Your assignment
Transcribe exactly the lines that fall between the one holding "sta,fin_ws,173,ps" and the one holding "die,die_x,141,microns", inclusive, from the entries below.

Exercise inputs
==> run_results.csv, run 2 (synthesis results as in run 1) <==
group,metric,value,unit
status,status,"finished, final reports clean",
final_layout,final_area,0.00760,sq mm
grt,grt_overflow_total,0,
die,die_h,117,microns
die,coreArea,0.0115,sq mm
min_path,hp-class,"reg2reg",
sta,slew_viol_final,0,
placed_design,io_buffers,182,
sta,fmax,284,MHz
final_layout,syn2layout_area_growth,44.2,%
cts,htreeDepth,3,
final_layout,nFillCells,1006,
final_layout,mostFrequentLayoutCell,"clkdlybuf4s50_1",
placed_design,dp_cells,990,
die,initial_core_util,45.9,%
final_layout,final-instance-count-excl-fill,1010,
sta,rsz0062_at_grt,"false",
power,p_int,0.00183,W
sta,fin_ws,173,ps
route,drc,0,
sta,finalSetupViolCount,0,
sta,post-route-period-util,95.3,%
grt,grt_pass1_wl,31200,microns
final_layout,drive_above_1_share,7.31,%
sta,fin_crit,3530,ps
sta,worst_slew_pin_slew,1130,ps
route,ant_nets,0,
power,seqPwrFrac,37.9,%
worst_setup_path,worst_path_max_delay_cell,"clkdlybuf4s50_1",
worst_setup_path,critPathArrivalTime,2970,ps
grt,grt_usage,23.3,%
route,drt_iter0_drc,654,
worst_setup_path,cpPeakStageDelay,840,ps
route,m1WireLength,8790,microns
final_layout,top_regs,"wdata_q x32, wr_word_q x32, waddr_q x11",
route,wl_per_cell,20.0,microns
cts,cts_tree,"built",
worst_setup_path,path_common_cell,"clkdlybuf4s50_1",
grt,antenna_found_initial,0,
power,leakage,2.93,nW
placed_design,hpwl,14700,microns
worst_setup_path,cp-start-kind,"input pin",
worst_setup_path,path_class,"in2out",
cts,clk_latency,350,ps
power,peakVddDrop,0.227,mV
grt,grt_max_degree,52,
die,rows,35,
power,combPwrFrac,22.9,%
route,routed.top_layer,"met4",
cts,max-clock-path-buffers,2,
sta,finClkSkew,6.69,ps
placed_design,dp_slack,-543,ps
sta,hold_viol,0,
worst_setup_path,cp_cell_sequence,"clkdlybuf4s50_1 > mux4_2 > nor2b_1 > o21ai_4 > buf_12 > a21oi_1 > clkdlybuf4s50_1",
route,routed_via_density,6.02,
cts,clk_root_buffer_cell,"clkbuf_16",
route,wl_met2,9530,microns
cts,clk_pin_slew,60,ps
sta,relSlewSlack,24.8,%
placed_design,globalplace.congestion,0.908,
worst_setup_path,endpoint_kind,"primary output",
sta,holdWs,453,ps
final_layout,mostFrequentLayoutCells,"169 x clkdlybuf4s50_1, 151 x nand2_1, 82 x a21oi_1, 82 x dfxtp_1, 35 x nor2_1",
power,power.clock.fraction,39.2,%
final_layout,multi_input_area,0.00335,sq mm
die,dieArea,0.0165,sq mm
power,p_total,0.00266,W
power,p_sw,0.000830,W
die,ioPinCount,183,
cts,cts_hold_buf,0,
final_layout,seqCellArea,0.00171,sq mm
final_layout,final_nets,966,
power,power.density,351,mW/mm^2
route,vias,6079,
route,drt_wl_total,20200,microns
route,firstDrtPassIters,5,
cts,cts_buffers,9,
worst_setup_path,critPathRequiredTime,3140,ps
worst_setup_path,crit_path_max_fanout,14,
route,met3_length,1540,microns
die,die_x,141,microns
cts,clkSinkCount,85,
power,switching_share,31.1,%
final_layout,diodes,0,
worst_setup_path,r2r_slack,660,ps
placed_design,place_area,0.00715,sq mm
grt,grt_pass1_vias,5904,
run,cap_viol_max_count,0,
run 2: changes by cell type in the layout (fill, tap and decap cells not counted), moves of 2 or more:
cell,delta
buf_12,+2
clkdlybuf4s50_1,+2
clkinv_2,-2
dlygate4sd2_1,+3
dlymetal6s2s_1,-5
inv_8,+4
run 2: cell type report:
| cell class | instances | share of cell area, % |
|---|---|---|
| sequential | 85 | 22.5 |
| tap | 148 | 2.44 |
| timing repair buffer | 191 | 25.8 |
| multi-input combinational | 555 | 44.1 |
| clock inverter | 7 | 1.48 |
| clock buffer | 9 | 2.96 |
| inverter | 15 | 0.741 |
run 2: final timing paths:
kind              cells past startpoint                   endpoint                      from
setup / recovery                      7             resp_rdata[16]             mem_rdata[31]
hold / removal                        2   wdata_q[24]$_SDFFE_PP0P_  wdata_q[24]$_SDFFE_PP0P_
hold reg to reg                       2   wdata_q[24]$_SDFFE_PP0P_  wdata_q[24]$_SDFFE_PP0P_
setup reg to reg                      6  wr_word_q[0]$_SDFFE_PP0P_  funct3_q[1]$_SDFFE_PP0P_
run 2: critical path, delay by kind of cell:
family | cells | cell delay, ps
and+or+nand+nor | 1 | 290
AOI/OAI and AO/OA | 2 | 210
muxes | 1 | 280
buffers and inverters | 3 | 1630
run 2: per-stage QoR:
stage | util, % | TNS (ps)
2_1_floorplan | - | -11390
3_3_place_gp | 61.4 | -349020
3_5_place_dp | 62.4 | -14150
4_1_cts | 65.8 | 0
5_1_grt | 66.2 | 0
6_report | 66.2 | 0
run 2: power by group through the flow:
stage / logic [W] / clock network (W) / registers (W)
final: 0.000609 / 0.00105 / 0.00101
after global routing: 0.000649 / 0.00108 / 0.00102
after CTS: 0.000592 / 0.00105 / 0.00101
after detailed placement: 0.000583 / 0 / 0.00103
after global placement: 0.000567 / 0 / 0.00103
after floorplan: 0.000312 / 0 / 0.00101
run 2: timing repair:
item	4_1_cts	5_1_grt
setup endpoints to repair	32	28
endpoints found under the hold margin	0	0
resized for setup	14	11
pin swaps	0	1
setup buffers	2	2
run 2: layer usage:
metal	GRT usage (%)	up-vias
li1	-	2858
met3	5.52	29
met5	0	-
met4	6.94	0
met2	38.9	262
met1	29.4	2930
**config.mk**
```make
export PLATFORM = sky130hd
export DESIGN_NAME = fetch_stage
export DESIGN_NICKNAME = d
export VERILOG_FILES = /design/src/rtl/fetch_stage.sv
export SDC_FILE = /design/constraint.sdc
export NUM_CORES = 1
export LEC_CHECK = 0
export ABC_AREA = 0
export BUFFER_PORTS_ARGS = -buffer_cell sky130_fd_sc_hd__buf_2
export CORE_MARGIN = 3
export CORE_UTILIZATION = 30
export DETAILED_ROUTE_END_ITERATION = 6
export PLACE_DENSITY = 0.49
export SYNTH_ARGS = -nofsm -noshare
export SYNTH_HDL_FRONTEND = slang
export SYNTH_SLANG_ARGS = --single-unit
```
**constraint.sdc**
```tcl
create_clock -name clk -period 2.55 [get_ports clk]
set_clock_uncertainty 0.15 [all_clocks]
set_input_delay 0.3825 -clock clk [delete_from_list [all_inputs] [get_ports clk]]
set_output_delay 0.3825 -clock clk [all_outputs]
set_load 0.02 [all_outputs]
```
**src/rtl/fetch_stage.sv**
```systemverilog
// Instruction-fetch stage with PC, single-outstanding imem handshake and IF/ID register.
// Optional perf counters (perf_fetched, perf_bubbles) built when FETCH_PERF_CNT_EN is defined.
module fetch_stage #(
  parameter int               ADDR_W   = 32,
  parameter logic [ADDR_W-1:0] RESET_PC = '0
) (
  input  logic              clk,
  input  logic              reset_n,
  output logic              imem_req,
  output logic [ADDR_W-1:0] imem_addr,
  input  logic [31:0]       imem_rdata,
  input  logic              imem_valid,
  input  logic              stall,
  input  logic              redirect_valid,
  input  logic [ADDR_W-1:0] redirect_pc,
  output logic              ifid_valid,
  output logic [31:0]       ifid_instr,
  output logic [ADDR_W-1:0] ifid_pc4,
  output logic [5:0]        opcode,
`ifdef FETCH_PERF_CNT_EN
  output logic [31:0]       perf_fetched,
  output logic [31:0]       perf_bubbles,
`endif
  output logic [5:0]        funct
);

  // state  | meaning
  // S_REQ  | request outstanding at r_pc
  // S_HOLD | returned word buffered during stall, no request
  // S_DROP | stale request at r_drop_addr outstanding after redirect
  typedef enum logic [1:0] {S_REQ = 2'd0, S_HOLD = 2'd1, S_DROP = 2'd2} state_t;

  state_t            r_state;
  logic [ADDR_W-1:0] r_pc;
  logic [ADDR_W-1:0] r_drop_addr;
  logic [31:0]       r_buf;
  logic              r_ifid_valid;
  logic [31:0]       r_ifid_instr;
  logic [ADDR_W-1:0] r_ifid_pc4;

  logic [ADDR_W-1:0] w_pc4;
  logic [ADDR_W-1:0] w_redir_pc;

  assign w_pc4      = r_pc + ADDR_W'(4);
  assign w_redir_pc = {redirect_pc[ADDR_W-1:2], 2'b00};

  // Request is suppressed while reset is asserted regardless of the old state.
  assign imem_req  = reset_n && (r_state != S_HOLD);
  assign imem_addr = (r_state == S_DROP) ? r_drop_addr : r_pc;

  assign ifid_valid = r_ifid_valid;
  assign ifid_instr = r_ifid_instr;
  assign ifid_pc4   = r_ifid_pc4;
  assign opcode     = r_ifid_instr[31:26];
  assign funct      = r_ifid_instr[5:0];

  always_ff @(posedge clk) begin
    if (!reset_n) begin
      r_state      <= S_REQ;
      r_pc         <= RESET_PC;
      r_drop_addr  <= RESET_PC;
      r_buf        <= '0;
      r_ifid_valid <= 1'b0;
      r_ifid_instr <= '0;
      r_ifid_pc4   <= '0;
    end else if (redirect_valid) begin
      r_pc         <= w_redir_pc;
      r_ifid_valid <= 1'b0;
      r_ifid_instr <= '0;
      r_ifid_pc4   <= '0;
      case (r_state)
        S_REQ: begin
          if (!imem_valid) begin
            r_drop_addr <= r_pc;
            r_state     <= S_DROP;
          end
        end
        S_HOLD: r_state <= S_REQ;
        // A stale response landing in the same cycle still retires the drop.
        S_DROP: if (imem_valid) r_state <= S_REQ;
        default: r_state <= S_REQ;
      endcase
    end else begin
      case (r_state)
        S_REQ: begin
          if (imem_valid && stall) begin
            r_buf   <= imem_rdata;
            r_state <= S_HOLD;
          end else if (imem_valid) begin
            r_ifid_valid <= 1'b1;
            r_ifid_instr <= imem_rdata;
            r_ifid_pc4   <= w_pc4;
            r_pc         <= w_pc4;
          end else if (!stall) begin
            r_ifid_valid <= 1'b0;
            r_ifid_instr <= '0;
            r_ifid_pc4   <= '0;
          end
        end
        S_HOLD: begin
          if (!stall) begin
            r_ifid_valid <= 1'b1;
            r_ifid_instr <= r_buf;
            r_ifid_pc4   <= w_pc4;
            r_pc         <= w_pc4;
            r_state      <= S_REQ;
          end
        end
        S_DROP: begin
          if (imem_valid) r_state <= S_REQ;
          if (!stall) begin
            r_ifid_valid <= 1'b0;
            r_ifid_instr <= '0;
            r_ifid_pc4   <= '0;
          end
        end
        default: r_state <= S_REQ;
      endcase
    end
  end

`ifdef FETCH_PERF_CNT_EN
  logic        w_load_new;
  logic        w_load_bubble;
  logic [31:0] r_perf_fetched;
  logic [31:0] r_perf_bubbles;

  assign w_load_new = !redirect_valid && !stall &&
                      (((r_state == S_REQ) && imem_valid) || (r_state == S_HOLD));
  assign w_load_bubble = redirect_valid || (!stall && !w_load_new);

  always_ff @(posedge clk) begin
    if (!reset_n) begin
      r_perf_fetched <= '0;
      r_perf_bubbles <= '0;
    end else begin
      if (w_load_new)    r_perf_fetched <= r_perf_fetched + 32'd1;
      if (w_load_bubble) r_perf_bubbles <= r_perf_bubbles + 32'd1;
    end
  end

  assign perf_fetched = r_perf_fetched;
  assign perf_bubbles = r_perf_bubbles;
`endif

endmodule

```
==> impl_metrics.toml, run 1 <==
[outcome]
status = "finished clean"

[global_route]
grt_max_degree = 55
gr-usage-all-layers_pct = 16.7
grt_antenna_before_repair = 0
use_met3_pct = 3.22
top_usage_layer = "met2"
first_global_vias = 6550
grt_use_met1_pct = 24.0
met2_usage_pct = 25.7
grt_pass1_wl_um = 37900
grt_overflow_total = 0

[sta]
finalCritPeriodShare_pct = 94.9
timing.hold.ws_ps = 31.8
fin_ws_ps = 131
max_freq_ghz = 0.413
fin_setup_tns_ps = 0
hold_viol = 0
maxSlewHeadroom_pct = 61.9
max_slew.worst_pin.slew_ps = 572
drv_slew = 0
setup_violations = 0
grt_setup_unrepaired = "false"
post-route-min-period_ps = 2420

[critical_path]
crit_arrival_ps = 1890
crit_path_max_incr_delay_ps = 380
critPathSlowestCell = "mux2_2"
cp-end-kind = "primary output"
cp_max_fo = 15
worstSetupStartpointType = "flip-flop"
path_cells = "inv_1 > ha_1 > buf_4 > mux2_2 > buf_2"
crit_required_ps = 2020
path_class = "flip-flop to primary output"

[synthesis]
yosysMostFrequentCell = "nand2_1"
synth_edf_count = 0
synthCells = 924
syn_avg_cell_area_um2 = 8.60
synth.top_cells.by_count = "nand2_1, dfxtp_1, a21boi_0, clkbuf_1, mux2_2"
ys_top_cells_by_area = "dfxtp_1, mux2_2, nand2_1, a21boi_0, xnor2_1"
ys_async_sr_fraction_pct = 0
synth.yosys.warnings = 0
syn-cell-area_mm2 = 0.00795
ys_seq_elements = 159
yosys.cell_types.count = 53
seq_area_frac_synth_pct = 40.0
ys.flop_type = "dfxtp_1"
yosysTopAreaCellShare_pct = 40.0
synth_largest_area_cell = "dfxtp_1"

[worst_hold_path]
hold_class = "input port to flip-flop"

[cts]
postCtsSetupBuffers = 0
cts_tree = "yes"
cts_root_buf = "clkbuf_16"
clock_latency_ps = 420
cts_hold_buf = 0
cts_inserted_buffers = 17
h-tree-depth = 4
cts.sinks = 159
cts.path.max_buffers = 2
clk_pin_slew_ps = 70
cts_resized = 0

[floorplan]
dieArea_mm2 = 0.0285
io_pins = 179
coreArea_mm2 = 0.0256
initial_utilization_pct = 31.0
die_h_um = 169
rows = 58
die_w_um = 169

[drt]
vias = 6833
postRouteAntennaNets = 0
wire_per_inst_um = 17.1
drc = 0
routed_wl_um = 24100
drt-pass1-iter-count = 4
vias_per_cell = 4.85
drt-initial-drc-count = 380

[power]
power_density_mw_per_mm2 = 648
vdd_drop_max_mv = 0.305
power_leakage_nw = 3.90

[place]
portBuffers = 174
dp_hpwl_um = 16400
place_inst = 1375
gp_congestion = 0.744
pre_cts_ws_ps = 175

[run]
cap_violations = 0

[finish]
final_layout_size_suffix_gt1_share_pct = 31.7
fin_nets = 1137
stdcell_count = 1408
area.growth.synth_to_final_pct = 23.4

Answer space
sta,fin_ws,173,ps
route,drc,0,
sta,finalSetupViolCount,0,
sta,post-route-period-util,95.3,%
grt,grt_pass1_wl,31200,microns
final_layout,drive_above_1_share,7.31,%
sta,fin_crit,3530,ps
sta,worst_slew_pin_slew,1130,ps
route,ant_nets,0,
power,seqPwrFrac,37.9,%
worst_setup_path,worst_path_max_delay_cell,"clkdlybuf4s50_1",
worst_setup_path,critPathArrivalTime,2970,ps
grt,grt_usage,23.3,%
route,drt_iter0_drc,654,
worst_setup_path,cpPeakStageDelay,840,ps
route,m1WireLength,8790,microns
final_layout,top_regs,"wdata_q x32, wr_word_q x32, waddr_q x11",
route,wl_per_cell,20.0,microns
cts,cts_tree,"built",
worst_setup_path,path_common_cell,"clkdlybuf4s50_1",
grt,antenna_found_initial,0,
power,leakage,2.93,nW
placed_design,hpwl,14700,microns
worst_setup_path,cp-start-kind,"input pin",
worst_setup_path,path_class,"in2out",
cts,clk_latency,350,ps
power,peakVddDrop,0.227,mV
grt,grt_max_degree,52,
die,rows,35,
power,combPwrFrac,22.9,%
route,routed.top_layer,"met4",
cts,max-clock-path-buffers,2,
sta,finClkSkew,6.69,ps
placed_design,dp_slack,-543,ps
sta,hold_viol,0,
worst_setup_path,cp_cell_sequence,"clkdlybuf4s50_1 > mux4_2 > nor2b_1 > o21ai_4 > buf_12 > a21oi_1 > clkdlybuf4s50_1",
route,routed_via_density,6.02,
cts,clk_root_buffer_cell,"clkbuf_16",
route,wl_met2,9530,microns
cts,clk_pin_slew,60,ps
sta,relSlewSlack,24.8,%
placed_design,globalplace.congestion,0.908,
worst_setup_path,endpoint_kind,"primary output",
sta,holdWs,453,ps
final_layout,mostFrequentLayoutCells,"169 x clkdlybuf4s50_1, 151 x nand2_1, 82 x a21oi_1, 82 x dfxtp_1, 35 x nor2_1",
power,power.clock.fraction,39.2,%
final_layout,multi_input_area,0.00335,sq mm
die,dieArea,0.0165,sq mm
power,p_total,0.00266,W
power,p_sw,0.000830,W
die,ioPinCount,183,
cts,cts_hold_buf,0,
final_layout,seqCellArea,0.00171,sq mm
final_layout,final_nets,966,
power,power.density,351,mW/mm^2
route,vias,6079,
route,drt_wl_total,20200,microns
route,firstDrtPassIters,5,
cts,cts_buffers,9,
worst_setup_path,critPathRequiredTime,3140,ps
worst_setup_path,crit_path_max_fanout,14,
route,met3_length,1540,microns
die,die_x,141,microns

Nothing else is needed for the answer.